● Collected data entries
________

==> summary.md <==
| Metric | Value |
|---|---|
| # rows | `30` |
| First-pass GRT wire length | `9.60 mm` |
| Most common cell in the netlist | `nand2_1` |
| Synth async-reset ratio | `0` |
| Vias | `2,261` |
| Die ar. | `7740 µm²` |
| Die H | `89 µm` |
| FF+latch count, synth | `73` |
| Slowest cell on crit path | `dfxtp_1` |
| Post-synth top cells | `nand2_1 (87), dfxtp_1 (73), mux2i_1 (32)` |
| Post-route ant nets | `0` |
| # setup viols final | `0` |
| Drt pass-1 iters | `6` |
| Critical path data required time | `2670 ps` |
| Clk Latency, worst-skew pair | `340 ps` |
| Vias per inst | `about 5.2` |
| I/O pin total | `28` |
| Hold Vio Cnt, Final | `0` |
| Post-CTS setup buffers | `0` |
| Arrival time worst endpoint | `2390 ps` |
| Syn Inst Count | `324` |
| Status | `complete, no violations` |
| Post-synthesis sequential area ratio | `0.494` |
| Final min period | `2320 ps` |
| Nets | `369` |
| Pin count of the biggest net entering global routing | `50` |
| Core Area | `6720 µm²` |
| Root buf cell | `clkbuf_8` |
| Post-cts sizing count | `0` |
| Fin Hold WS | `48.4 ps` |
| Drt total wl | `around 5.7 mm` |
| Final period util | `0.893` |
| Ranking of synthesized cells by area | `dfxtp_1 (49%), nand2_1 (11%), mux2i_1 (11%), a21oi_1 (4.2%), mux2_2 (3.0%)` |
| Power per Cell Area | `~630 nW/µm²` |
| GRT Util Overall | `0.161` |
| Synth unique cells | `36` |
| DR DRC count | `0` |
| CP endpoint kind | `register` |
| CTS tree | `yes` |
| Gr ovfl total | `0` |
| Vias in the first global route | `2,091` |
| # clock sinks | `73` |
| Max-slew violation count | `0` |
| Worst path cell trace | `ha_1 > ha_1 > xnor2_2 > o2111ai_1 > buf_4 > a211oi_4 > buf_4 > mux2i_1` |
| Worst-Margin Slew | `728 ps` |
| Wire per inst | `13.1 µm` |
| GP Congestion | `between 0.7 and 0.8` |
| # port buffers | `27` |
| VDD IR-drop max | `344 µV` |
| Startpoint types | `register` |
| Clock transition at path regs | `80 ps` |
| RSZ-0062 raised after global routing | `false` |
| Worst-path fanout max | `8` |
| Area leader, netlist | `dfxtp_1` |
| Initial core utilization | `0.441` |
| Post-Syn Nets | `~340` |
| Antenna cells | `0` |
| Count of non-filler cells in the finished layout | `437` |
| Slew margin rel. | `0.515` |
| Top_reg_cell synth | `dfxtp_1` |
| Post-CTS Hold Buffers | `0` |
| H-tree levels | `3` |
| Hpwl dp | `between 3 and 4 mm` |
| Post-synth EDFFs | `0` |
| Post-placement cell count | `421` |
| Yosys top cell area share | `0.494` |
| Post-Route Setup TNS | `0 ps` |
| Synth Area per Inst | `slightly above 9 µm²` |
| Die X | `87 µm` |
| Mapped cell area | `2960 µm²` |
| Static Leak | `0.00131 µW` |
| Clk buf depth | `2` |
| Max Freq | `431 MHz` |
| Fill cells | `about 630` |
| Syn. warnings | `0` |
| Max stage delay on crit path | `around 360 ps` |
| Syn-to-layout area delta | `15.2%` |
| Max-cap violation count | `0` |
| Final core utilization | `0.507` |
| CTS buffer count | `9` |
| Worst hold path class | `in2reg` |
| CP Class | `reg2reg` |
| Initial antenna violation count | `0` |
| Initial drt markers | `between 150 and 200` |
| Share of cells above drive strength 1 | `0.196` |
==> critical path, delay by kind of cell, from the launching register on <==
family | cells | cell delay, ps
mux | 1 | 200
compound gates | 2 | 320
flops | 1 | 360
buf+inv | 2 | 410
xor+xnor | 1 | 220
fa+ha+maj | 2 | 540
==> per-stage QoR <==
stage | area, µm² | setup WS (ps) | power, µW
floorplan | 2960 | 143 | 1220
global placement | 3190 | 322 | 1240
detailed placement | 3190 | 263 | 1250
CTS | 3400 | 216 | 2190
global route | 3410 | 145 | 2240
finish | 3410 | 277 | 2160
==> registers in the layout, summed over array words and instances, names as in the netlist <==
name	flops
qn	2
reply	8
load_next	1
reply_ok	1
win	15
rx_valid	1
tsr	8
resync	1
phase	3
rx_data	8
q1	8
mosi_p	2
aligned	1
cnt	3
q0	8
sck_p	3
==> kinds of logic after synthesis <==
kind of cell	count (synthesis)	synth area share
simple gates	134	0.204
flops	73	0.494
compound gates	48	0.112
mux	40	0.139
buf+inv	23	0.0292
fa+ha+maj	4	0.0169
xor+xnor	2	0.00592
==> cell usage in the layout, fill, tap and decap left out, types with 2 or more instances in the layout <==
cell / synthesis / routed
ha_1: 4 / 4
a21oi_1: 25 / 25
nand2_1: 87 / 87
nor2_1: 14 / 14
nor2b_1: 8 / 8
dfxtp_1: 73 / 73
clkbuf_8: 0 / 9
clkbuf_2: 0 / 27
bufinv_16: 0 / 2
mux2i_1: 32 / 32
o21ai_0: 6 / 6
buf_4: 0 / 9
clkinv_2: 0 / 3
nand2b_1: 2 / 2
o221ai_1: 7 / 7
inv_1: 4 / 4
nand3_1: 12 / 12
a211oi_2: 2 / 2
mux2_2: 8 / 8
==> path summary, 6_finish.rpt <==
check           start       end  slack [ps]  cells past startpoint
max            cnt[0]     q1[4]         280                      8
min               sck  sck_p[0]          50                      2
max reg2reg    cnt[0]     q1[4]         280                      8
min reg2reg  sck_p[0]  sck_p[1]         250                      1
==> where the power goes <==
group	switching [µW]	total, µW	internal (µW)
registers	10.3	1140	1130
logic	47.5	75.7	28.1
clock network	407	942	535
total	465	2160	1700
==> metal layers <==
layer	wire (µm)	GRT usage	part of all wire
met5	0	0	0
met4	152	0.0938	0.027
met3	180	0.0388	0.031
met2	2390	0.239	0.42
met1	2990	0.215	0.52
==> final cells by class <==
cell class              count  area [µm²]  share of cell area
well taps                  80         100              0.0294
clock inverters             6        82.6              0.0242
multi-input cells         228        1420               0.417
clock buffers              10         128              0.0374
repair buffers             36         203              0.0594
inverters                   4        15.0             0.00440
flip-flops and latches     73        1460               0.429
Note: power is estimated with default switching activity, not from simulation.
<file path="config.mk">
export PLATFORM = sky130hd
export DESIGN_NAME = ata_taskfile_fe
export DESIGN_NICKNAME = d
export VERILOG_FILES = /design/src/rtl/ata_fe_pkg.sv /design/src/rtl/ata_fe_sync.sv /design/src/rtl/ata_fe_taskfile.sv /design/src/rtl/ata_fe_ctrl.sv /design/src/rtl/ata_taskfile_fe.sv
export SDC_FILE = /design/constraint.sdc
export NUM_CORES = 1
export LEC_CHECK = 0
export ABC_AREA = 1
export CAP_MARGIN = 40
export CORE_MARGIN = 3
export CORE_UTILIZATION = 32
export DETAILED_ROUTE_END_ITERATION = 6
export PLACE_DENSITY = 0.55
export SETUP_SLACK_MARGIN = 0.3
export SLEW_MARGIN = 20
export SYNTH_ARGS = -nofsm -noshare
export SYNTH_HDL_FRONTEND = slang
export SYNTH_HIERARCHICAL = 1
export SYNTH_SLANG_ARGS = --single-unit
</file>
<file path="constraint.sdc">
create_clock -name clk -period 1.8 [get_ports clk]
set_input_delay 0.18 -clock clk [delete_from_list [all_inputs] [get_ports clk]]
set_output_delay 0.18 -clock clk [all_outputs]
set_load 0.03 [all_outputs]
</file>
## config.mk

```make
export PLATFORM = sky130hd
export DESIGN_NAME = sdram_burst_seq
export DESIGN_NICKNAME = d
export VERILOG_FILES = /design/src/rtl/sdram_burst_seq.sv
export SDC_FILE = /design/constraint.sdc
export NUM_CORES = 1
export LEC_CHECK = 0
export CORE_MARGIN = 3
export CORE_UTILIZATION = 50
export DETAILED_ROUTE_END_ITERATION = 8
export DONT_BUFFER_PORTS = 1
export PLACE_DENSITY = 0.68
export SYNTH_ARGS = -nofsm -noshare
export SYNTH_HDL_FRONTEND = slang
export SYNTH_SLANG_ARGS = --single-unit
```

## constraint.sdc

```tcl
create_clock -name clk -period 2.1 [get_ports clk]
set_input_delay 0.42 -clock clk [delete_from_list [all_inputs] [get_ports clk]]
set_output_delay 0.42 -clock clk [all_outputs]
set_load 0.005 [all_outputs]
```
<file path="src/rtl/cfg_loader_pkg.sv">
package cfg_loader_pkg;
  localparam int unsigned DEF_WORD_W      = 24;
  localparam int unsigned DEF_ADDR_W      = 2;
  localparam int unsigned DEF_SYNC_STAGES = 2;
endpackage

</file>
<file path="src/rtl/cfg_loader_sync.sv">
module cfg_loader_sync #(
  parameter int unsigned W      = 1,
  parameter int unsigned STAGES = 2
) (
  input  logic         clk_i,
  input  logic         rst_ni,
  input  logic [W-1:0] d_i,
  output logic [W-1:0] q_o
);
  logic [W-1:0] stg_q [STAGES];

  always_ff @(posedge clk_i or negedge rst_ni) begin
    if (!rst_ni) begin
      for (int s = 0; s < int'(STAGES); s++) stg_q[s] <= '0;
    end else begin
      stg_q[0] <= d_i;
      for (int s = 1; s < int'(STAGES); s++) stg_q[s] <= stg_q[s-1];
    end
  end

  assign q_o = stg_q[STAGES-1];
endmodule

</file>
<file path="src/rtl/cfg_loader_edge.sv">
module cfg_loader_edge #(
  parameter int unsigned W = 1
) (
  input  logic         clk_i,
  input  logic         rst_ni,
  input  logic [W-1:0] lvl_i,
  output logic [W-1:0] rise_o
);
  logic [W-1:0] last_q;

  always_ff @(posedge clk_i or negedge rst_ni) begin
    if (!rst_ni) last_q <= '0;
    else         last_q <= lvl_i;
  end

  assign rise_o = lvl_i & ~last_q;
endmodule

</file>
<file path="src/rtl/cfg_loader_shifter.sv">
module cfg_loader_shifter #(
  parameter int unsigned WORD_W = 24
) (
  input  logic              clk_i,
  input  logic              rst_ni,
  input  logic              clr_i,
  input  logic              shift_i,
  input  logic              bit_i,
  output logic [WORD_W-1:0] word_o
);
  logic [WORD_W-1:0] word_q;

  always_ff @(posedge clk_i or negedge rst_ni) begin
    if (!rst_ni)      word_q <= '0;
    else if (clr_i)   word_q <= '0;
    else if (shift_i) word_q <= {word_q[WORD_W-2:0], bit_i};
  end

  assign word_o = word_q;
endmodule

</file>
<file path="src/rtl/cfg_loader_bank.sv">
module cfg_loader_bank #(
  parameter int unsigned WORD_W   = 24,
  parameter int unsigned ADDR_W   = 2,
  parameter int unsigned NUM_REGS = 4
) (
  input  logic                       clk_i,
  input  logic                       rst_ni,
  input  logic                       clr_i,
  input  logic                       wr_i,
  input  logic [ADDR_W-1:0]          idx_i,
  input  logic [WORD_W-1:0]          word_i,
  output logic [NUM_REGS*WORD_W-1:0] regs_o
);
  for (genvar g = 0; g < int'(NUM_REGS); g++) begin : g_ent
    logic [WORD_W-1:0] ent_q;
    always_ff @(posedge clk_i or negedge rst_ni) begin
      if (!rst_ni)                             ent_q <= '0;
      else if (clr_i)                          ent_q <= '0;
      else if (wr_i && idx_i == ADDR_W'(g))    ent_q <= word_i;
    end
    assign regs_o[g*WORD_W +: WORD_W] = ent_q;
  end
endmodule

</file>
<file path="src/rtl/cfg_serial_loader.sv">
module cfg_serial_loader #(
  parameter int unsigned WORD_W      = cfg_loader_pkg::DEF_WORD_W,
  parameter int unsigned ADDR_W      = cfg_loader_pkg::DEF_ADDR_W,
  parameter int unsigned SYNC_STAGES = cfg_loader_pkg::DEF_SYNC_STAGES,
  localparam int unsigned NUM_REGS   = 1 << ADDR_W
) (
  input  logic                       clk_i,
  input  logic                       rst_ni,
  input  logic                       ce_i,
  input  logic                       sclk_i,
  input  logic                       sdata_i,
  input  logic                       sload_i,
  output logic [NUM_REGS*WORD_W-1:0] regs_o,
  output logic                       wr_stb_o,
  output logic [ADDR_W-1:0]          wr_idx_o
);
  logic [2:0]        pin_s;     // {load, data, clk}
  logic [1:0]        rise_s;    // {load, clk}
  logic [WORD_W-1:0] word;
  logic              shift_en, load_go, clr;
  logic              stb_q;
  logic [ADDR_W-1:0] idx_q;

  cfg_loader_sync #(.W(3), .STAGES(SYNC_STAGES)) u_sync (
    .clk_i (clk_i),
    .rst_ni(rst_ni),
    .d_i   ({sload_i, sdata_i, sclk_i}),
    .q_o   (pin_s)
  );

  cfg_loader_edge #(.W(2)) u_edge (
    .clk_i (clk_i),
    .rst_ni(rst_ni),
    .lvl_i ({pin_s[2], pin_s[0]}),
    .rise_o(rise_s)
  );

  assign clr      = ~ce_i;
  // clock rises during a held load are dropped so the word stays intact
  assign shift_en = ce_i & rise_s[0] & ~pin_s[2];
  assign load_go  = ce_i & rise_s[1];

  cfg_loader_shifter #(.WORD_W(WORD_W)) u_shift (
    .clk_i  (clk_i),
    .rst_ni (rst_ni),
    .clr_i  (clr),
    .shift_i(shift_en),
    .bit_i  (pin_s[1]),
    .word_o (word)
  );

  cfg_loader_bank #(.WORD_W(WORD_W), .ADDR_W(ADDR_W), .NUM_REGS(NUM_REGS)) u_bank (
    .clk_i (clk_i),
    .rst_ni(rst_ni),
    .clr_i (clr),
    .wr_i  (load_go),
    .idx_i (word[ADDR_W-1:0]),
    .word_i(word),
    .regs_o(regs_o)
  );

  always_ff @(posedge clk_i or negedge rst_ni) begin
    if (!rst_ni) begin
      stb_q <= 1'b0;
      idx_q <= '0;
    end else begin
      stb_q <= load_go;
      if (load_go) idx_q <= word[ADDR_W-1:0];
    end
  end

  assign wr_stb_o = stb_q;
  assign wr_idx_o = idx_q;
endmodule

</file>
[src/rtl/csel_store.sv]
module csel_store
    import cachesel_pkg::*;
#(
    parameter int NUM_LEVELS = 3
) (
    input  logic              clk,
    input  logic              rst_n,
    input  logic              wr_en,
    input  logic [DATA_W-1:0] wdata,
    input  logic              has_tag_cache,
    output logic [DATA_W-1:0] rd_view
);
    localparam logic [3:0] LVL_LIMIT = 4'(NUM_LEVELS);
    localparam int         PAD_W     = DATA_W - 5;

    sel_fields_t cur_q;
    sel_fields_t nxt;
    logic        lvl_absent;

    always_comb begin
        nxt     = cur_q;
        nxt.ind = wdata[0];
        if (wdata[3:1] != 3'b111) nxt.lvl = wdata[3:1];
        nxt.tag = has_tag_cache && !wdata[0] && wdata[4];
    end

    always_ff @(posedge clk or negedge rst_n) begin
        if (!rst_n)     cur_q <= '0;
        else if (wr_en) cur_q <= nxt;
    end

    always_comb begin
        lvl_absent = ({1'b0, cur_q.lvl} >= LVL_LIMIT);
        rd_view    = {{PAD_W{1'b0}},
                      cur_q.tag && has_tag_cache,
                      lvl_absent ? 3'b000 : cur_q.lvl,
                      cur_q.ind && !lvl_absent};
    end

    AST_LEVEL_NOT_RESERVED: assert property (@(posedge clk) disable iff (!rst_n)
        cur_q.lvl != 3'b111);
    AST_TAG_EXCLUDES_INSTR: assert property (@(posedge clk) disable iff (!rst_n)
        cur_q.ind |-> !cur_q.tag);
    AST_HOLD_WITHOUT_WRITE: assert property (@(posedge clk) disable iff (!rst_n)
        !wr_en |=> $stable(cur_q));
endmodule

________

● Directions for this task
Return, with no change at all, every line in the entries above from the line containing "Metric | Value |" through the line containing "# setup viols".

● Response
| Metric | Value |
|---|---|
| # rows | `30` |
| First-pass GRT wire length | `9.60 mm` |
| Most common cell in the netlist | `nand2_1` |
| Synth async-reset ratio | `0` |
| Vias | `2,261` |
| Die ar. | `7740 µm²` |
| Die H | `89 µm` |
| FF+latch count, synth | `73` |
| Slowest cell on crit path | `dfxtp_1` |
| Post-synth top cells | `nand2_1 (87), dfxtp_1 (73), mux2i_1 (32)` |
| Post-route ant nets | `0` |
| # setup viols final | `0` |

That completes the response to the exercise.